▶ [Your task] The expected answer is every line of the material that contains the word "primary".

▶ [Available records]

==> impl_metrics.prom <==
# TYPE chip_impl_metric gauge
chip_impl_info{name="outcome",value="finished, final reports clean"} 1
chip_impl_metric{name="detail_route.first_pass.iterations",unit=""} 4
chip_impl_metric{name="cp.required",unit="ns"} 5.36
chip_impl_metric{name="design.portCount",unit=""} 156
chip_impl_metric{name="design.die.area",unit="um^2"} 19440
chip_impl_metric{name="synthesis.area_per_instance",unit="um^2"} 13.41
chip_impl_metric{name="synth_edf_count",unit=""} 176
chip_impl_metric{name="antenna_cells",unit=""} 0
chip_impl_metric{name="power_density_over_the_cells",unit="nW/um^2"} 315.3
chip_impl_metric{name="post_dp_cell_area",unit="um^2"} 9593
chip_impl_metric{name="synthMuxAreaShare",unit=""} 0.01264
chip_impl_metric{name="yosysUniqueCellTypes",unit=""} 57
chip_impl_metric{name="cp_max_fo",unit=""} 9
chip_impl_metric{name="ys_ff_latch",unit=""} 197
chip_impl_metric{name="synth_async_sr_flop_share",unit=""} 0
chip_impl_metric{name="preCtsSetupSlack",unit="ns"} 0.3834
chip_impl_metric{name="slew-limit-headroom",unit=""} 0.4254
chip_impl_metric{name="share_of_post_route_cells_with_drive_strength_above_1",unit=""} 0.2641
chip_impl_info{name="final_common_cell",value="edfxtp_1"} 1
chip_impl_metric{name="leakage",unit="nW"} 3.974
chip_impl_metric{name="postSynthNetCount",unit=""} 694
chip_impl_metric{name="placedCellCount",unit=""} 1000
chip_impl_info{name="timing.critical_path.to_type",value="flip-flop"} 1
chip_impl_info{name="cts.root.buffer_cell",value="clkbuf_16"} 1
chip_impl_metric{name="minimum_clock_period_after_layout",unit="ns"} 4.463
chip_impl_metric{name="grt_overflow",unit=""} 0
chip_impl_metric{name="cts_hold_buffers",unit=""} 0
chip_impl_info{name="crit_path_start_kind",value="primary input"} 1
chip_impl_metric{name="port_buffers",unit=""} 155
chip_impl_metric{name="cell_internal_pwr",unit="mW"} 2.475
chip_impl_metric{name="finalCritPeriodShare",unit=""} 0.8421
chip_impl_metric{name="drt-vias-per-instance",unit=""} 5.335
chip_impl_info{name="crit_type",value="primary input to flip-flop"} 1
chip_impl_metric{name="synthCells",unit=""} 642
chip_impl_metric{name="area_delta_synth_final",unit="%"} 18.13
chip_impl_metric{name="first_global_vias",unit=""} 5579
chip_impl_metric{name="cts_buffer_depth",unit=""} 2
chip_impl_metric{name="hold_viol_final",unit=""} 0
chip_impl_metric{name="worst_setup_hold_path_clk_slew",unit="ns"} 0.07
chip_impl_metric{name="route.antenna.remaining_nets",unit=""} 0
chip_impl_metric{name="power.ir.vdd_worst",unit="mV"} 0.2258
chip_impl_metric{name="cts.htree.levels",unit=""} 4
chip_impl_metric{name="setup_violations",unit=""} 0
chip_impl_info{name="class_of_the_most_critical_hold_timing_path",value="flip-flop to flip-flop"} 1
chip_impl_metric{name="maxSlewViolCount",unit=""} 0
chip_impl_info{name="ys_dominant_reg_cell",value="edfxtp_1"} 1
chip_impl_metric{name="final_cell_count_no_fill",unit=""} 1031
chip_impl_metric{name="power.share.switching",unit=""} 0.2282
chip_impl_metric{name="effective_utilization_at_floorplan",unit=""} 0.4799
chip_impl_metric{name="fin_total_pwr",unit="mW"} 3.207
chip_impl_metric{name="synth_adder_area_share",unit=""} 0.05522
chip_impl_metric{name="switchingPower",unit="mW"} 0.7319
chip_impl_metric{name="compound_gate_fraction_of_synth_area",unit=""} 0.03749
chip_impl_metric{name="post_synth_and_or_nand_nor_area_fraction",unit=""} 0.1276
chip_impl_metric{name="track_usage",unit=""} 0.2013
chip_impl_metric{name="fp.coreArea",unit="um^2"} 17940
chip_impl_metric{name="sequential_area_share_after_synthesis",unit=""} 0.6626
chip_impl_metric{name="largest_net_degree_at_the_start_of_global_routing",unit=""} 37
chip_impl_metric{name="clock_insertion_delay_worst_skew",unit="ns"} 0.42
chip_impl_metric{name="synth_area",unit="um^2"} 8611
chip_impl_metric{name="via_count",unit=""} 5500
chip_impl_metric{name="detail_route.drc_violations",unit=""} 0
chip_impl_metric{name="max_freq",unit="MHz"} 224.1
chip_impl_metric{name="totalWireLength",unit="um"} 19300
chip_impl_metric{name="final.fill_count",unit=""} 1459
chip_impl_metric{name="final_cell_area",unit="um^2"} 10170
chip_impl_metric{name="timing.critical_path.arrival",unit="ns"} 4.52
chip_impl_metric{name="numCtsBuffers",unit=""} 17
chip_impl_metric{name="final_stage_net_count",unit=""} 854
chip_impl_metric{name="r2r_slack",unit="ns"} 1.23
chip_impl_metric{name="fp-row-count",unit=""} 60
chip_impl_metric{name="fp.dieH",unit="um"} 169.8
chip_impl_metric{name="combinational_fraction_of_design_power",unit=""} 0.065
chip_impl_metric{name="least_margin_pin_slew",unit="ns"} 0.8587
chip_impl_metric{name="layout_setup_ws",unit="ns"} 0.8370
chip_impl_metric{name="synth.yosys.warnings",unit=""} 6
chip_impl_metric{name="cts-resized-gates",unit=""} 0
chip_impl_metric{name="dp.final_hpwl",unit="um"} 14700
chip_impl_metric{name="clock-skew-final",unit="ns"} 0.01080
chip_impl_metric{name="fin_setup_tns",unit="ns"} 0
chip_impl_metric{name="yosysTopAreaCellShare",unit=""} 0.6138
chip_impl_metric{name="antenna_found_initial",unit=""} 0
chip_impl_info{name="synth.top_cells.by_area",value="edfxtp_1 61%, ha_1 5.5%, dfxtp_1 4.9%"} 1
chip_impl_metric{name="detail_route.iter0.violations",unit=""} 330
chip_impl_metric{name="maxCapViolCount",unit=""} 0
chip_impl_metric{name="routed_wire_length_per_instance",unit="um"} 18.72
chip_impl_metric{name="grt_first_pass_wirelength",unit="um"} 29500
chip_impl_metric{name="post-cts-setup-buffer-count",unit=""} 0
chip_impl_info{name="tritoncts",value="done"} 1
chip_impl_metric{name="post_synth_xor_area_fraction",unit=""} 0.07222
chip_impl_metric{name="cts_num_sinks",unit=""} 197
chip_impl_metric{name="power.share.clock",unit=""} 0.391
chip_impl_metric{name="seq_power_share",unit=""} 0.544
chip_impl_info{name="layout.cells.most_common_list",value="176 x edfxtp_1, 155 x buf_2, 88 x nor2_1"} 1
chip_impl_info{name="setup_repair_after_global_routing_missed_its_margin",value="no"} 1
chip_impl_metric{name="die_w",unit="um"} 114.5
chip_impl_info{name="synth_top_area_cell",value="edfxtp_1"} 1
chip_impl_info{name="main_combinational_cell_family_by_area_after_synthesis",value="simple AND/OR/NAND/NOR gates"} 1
**config.mk**
```make
export PLATFORM = sky130hd
export DESIGN_NAME = vls_agen
export DESIGN_NICKNAME = d
export VERILOG_FILES = /design/src/rtl/vls_agen_pkg.sv /design/src/rtl/vls_skip.sv /design/src/rtl/vls_ea.sv /design/src/rtl/vls_agen.sv
export SDC_FILE = /design/constraint.sdc
export NUM_CORES = 2
export LEC_CHECK = 0
export BUFFER_PORTS_ARGS = -buffer_cell sky130_fd_sc_hd__buf_2
export CORE_MARGIN = 8
export CORE_UTILIZATION = 45
export CTS_CLUSTER_DIAMETER = 60
export CTS_CLUSTER_SIZE = 12
export DETAILED_ROUTE_END_ITERATION = 8
export PLACE_DENSITY = 0.67
export SLEW_MARGIN = 10
export SYNTH_ARGS = -nofsm -noshare
export SYNTH_HDL_FRONTEND = slang
export SYNTH_SLANG_ARGS = --single-unit
```
**constraint.sdc**
```tcl
create_clock -name clk_i -period 11.07 [get_ports clk_i]
set_input_delay 0.5535 -clock clk_i [delete_from_list [all_inputs] [get_ports clk_i]]
set_output_delay 0.5535 -clock clk_i [all_outputs]
set_load 0.005 [all_outputs]
```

▶ [Response to the task]
chip_impl_info{name="crit_path_start_kind",value="primary input"} 1
chip_impl_info{name="crit_type",value="primary input to flip-flop"} 1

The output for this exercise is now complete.